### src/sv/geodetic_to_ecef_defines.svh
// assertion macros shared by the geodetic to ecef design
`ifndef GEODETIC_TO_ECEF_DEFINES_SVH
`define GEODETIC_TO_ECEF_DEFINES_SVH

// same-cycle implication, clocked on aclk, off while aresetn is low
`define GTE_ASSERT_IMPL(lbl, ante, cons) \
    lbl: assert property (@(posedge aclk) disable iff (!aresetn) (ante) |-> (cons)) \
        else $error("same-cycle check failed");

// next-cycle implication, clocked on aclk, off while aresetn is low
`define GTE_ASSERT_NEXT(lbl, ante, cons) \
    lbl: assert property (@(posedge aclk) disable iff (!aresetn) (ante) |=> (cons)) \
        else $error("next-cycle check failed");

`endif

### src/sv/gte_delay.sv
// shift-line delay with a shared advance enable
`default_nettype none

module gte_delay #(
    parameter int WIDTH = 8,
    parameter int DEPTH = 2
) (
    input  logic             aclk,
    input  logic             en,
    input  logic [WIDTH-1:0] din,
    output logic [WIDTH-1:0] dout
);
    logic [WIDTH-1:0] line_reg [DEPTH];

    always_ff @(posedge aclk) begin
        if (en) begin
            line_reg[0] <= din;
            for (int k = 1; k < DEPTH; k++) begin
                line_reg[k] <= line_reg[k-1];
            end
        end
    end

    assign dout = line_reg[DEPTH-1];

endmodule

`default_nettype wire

========================================================================

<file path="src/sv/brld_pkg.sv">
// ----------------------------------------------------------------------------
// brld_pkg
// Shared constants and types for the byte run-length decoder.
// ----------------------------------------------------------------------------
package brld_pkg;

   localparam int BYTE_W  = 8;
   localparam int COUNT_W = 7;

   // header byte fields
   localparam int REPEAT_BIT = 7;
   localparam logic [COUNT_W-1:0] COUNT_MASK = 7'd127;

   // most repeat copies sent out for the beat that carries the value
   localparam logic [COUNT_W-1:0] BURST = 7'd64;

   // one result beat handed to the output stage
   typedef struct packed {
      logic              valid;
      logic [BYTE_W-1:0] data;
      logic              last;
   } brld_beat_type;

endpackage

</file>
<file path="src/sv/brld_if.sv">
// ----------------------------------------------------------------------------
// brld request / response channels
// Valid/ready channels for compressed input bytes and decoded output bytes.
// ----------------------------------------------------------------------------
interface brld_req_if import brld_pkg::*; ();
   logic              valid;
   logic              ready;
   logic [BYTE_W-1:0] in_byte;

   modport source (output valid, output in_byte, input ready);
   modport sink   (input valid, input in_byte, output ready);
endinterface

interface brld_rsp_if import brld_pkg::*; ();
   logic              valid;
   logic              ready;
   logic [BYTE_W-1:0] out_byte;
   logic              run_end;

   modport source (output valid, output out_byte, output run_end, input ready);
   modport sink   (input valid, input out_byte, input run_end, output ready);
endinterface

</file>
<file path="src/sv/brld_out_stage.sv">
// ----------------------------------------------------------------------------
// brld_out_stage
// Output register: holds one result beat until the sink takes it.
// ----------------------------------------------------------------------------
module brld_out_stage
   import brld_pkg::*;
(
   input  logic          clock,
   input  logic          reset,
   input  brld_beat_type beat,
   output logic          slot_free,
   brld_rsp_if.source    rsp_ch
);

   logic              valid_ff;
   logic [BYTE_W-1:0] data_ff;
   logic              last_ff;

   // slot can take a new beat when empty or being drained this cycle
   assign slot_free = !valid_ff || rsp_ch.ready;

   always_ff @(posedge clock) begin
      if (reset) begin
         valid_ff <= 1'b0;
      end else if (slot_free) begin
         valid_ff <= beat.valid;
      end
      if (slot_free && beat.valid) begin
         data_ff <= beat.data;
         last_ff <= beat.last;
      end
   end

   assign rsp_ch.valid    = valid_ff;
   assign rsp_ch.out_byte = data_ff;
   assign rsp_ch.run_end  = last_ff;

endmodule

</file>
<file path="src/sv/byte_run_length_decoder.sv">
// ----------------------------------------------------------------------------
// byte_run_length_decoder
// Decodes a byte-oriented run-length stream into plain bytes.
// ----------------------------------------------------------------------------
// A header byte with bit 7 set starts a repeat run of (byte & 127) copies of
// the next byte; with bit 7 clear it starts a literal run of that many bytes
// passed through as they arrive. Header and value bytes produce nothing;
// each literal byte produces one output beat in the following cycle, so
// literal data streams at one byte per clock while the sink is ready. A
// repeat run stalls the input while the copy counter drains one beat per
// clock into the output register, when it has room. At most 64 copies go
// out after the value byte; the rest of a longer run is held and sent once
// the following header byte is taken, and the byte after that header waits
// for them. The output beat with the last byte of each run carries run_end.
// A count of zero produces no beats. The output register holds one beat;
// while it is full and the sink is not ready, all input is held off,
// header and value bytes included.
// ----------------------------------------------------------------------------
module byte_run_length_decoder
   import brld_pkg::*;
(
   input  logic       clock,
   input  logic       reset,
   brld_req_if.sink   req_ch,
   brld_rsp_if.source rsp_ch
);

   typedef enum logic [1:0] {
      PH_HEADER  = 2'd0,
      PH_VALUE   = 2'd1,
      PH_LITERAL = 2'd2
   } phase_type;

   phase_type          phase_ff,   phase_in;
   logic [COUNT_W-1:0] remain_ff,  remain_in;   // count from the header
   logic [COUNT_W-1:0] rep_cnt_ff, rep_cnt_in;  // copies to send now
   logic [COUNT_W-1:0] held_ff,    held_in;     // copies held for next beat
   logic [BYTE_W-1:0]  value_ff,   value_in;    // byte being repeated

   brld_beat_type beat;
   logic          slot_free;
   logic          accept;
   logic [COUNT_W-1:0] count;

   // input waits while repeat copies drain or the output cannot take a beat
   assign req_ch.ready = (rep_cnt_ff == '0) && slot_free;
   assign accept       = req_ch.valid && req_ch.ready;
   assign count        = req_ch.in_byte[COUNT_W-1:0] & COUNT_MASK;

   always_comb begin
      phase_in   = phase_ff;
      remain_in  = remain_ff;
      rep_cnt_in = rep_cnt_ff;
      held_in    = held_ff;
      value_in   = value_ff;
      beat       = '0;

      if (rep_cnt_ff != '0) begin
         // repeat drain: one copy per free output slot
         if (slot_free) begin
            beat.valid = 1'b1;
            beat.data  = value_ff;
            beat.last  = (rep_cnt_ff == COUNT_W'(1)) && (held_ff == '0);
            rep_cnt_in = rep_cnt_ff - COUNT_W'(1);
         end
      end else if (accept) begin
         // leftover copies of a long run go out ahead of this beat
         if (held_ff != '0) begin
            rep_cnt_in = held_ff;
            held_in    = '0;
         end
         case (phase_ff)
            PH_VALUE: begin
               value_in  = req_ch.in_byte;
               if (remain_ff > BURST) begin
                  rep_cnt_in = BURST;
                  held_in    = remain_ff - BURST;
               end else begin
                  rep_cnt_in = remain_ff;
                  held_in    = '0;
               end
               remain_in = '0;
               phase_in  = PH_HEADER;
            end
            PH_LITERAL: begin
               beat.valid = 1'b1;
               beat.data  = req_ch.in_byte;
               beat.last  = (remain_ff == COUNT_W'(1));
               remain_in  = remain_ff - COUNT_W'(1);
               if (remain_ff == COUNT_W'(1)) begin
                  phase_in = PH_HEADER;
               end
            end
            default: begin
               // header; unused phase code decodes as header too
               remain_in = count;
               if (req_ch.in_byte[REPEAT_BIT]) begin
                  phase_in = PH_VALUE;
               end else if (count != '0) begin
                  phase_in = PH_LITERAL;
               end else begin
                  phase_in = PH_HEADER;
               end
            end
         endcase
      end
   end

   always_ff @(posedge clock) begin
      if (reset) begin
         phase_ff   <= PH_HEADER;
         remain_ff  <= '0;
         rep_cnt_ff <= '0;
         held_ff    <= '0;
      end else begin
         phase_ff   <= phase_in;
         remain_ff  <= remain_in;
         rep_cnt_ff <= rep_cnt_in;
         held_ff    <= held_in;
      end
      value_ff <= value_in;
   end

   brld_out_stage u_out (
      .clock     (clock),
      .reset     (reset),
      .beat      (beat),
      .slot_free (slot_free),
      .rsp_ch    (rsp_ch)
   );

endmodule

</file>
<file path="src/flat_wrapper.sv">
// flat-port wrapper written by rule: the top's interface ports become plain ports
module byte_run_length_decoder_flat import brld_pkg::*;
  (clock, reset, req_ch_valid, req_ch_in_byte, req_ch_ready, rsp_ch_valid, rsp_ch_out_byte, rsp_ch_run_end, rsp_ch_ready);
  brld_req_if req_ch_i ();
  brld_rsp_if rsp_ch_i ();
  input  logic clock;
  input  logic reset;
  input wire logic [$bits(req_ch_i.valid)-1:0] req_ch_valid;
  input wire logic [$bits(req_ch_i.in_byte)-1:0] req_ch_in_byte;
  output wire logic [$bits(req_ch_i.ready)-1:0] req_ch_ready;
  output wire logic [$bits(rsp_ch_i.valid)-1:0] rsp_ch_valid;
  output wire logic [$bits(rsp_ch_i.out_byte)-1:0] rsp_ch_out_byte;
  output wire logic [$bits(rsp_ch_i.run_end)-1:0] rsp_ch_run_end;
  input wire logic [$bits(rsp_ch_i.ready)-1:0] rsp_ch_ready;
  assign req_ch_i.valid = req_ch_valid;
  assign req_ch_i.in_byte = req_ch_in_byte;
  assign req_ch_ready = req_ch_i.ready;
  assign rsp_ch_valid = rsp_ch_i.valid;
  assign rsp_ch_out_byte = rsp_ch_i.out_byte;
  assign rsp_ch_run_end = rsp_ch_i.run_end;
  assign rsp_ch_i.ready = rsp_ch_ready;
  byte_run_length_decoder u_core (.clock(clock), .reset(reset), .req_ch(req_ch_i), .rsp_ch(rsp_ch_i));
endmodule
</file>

========================================================================

How to complete this task:
Reproduce the entries above exactly, but only the lines between the line holding "interface brld_rsp_if import brld_pkg::*; ();" and the line holding "and sent once", inclusive.

Your response:
interface brld_rsp_if import brld_pkg::*; ();
   logic              valid;
   logic              ready;
   logic [BYTE_W-1:0] out_byte;
   logic              run_end;

   modport source (output valid, output out_byte, output run_end, input ready);
   modport sink   (input valid, input out_byte, input run_end, output ready);
endinterface

</file>
<file path="src/sv/brld_out_stage.sv">
// ----------------------------------------------------------------------------
// brld_out_stage
// Output register: holds one result beat until the sink takes it.
// ----------------------------------------------------------------------------
module brld_out_stage
   import brld_pkg::*;
(
   input  logic          clock,
   input  logic          reset,
   input  brld_beat_type beat,
   output logic          slot_free,
   brld_rsp_if.source    rsp_ch
);

   logic              valid_ff;
   logic [BYTE_W-1:0] data_ff;
   logic              last_ff;

   // slot can take a new beat when empty or being drained this cycle
   assign slot_free = !valid_ff || rsp_ch.ready;

   always_ff @(posedge clock) begin
      if (reset) begin
         valid_ff <= 1'b0;
      end else if (slot_free) begin
         valid_ff <= beat.valid;
      end
      if (slot_free && beat.valid) begin
         data_ff <= beat.data;
         last_ff <= beat.last;
      end
   end

   assign rsp_ch.valid    = valid_ff;
   assign rsp_ch.out_byte = data_ff;
   assign rsp_ch.run_end  = last_ff;

endmodule

</file>
<file path="src/sv/byte_run_length_decoder.sv">
// ----------------------------------------------------------------------------
// byte_run_length_decoder
// Decodes a byte-oriented run-length stream into plain bytes.
// ----------------------------------------------------------------------------
// A header byte with bit 7 set starts a repeat run of (byte & 127) copies of
// the next byte; with bit 7 clear it starts a literal run of that many bytes
// passed through as they arrive. Header and value bytes produce nothing;
// each literal byte produces one output beat in the following cycle, so
// literal data streams at one byte per clock while the sink is ready. A
// repeat run stalls the input while the copy counter drains one beat per
// clock into the output register, when it has room. At most 64 copies go
// out after the value byte; the rest of a longer run is held and sent once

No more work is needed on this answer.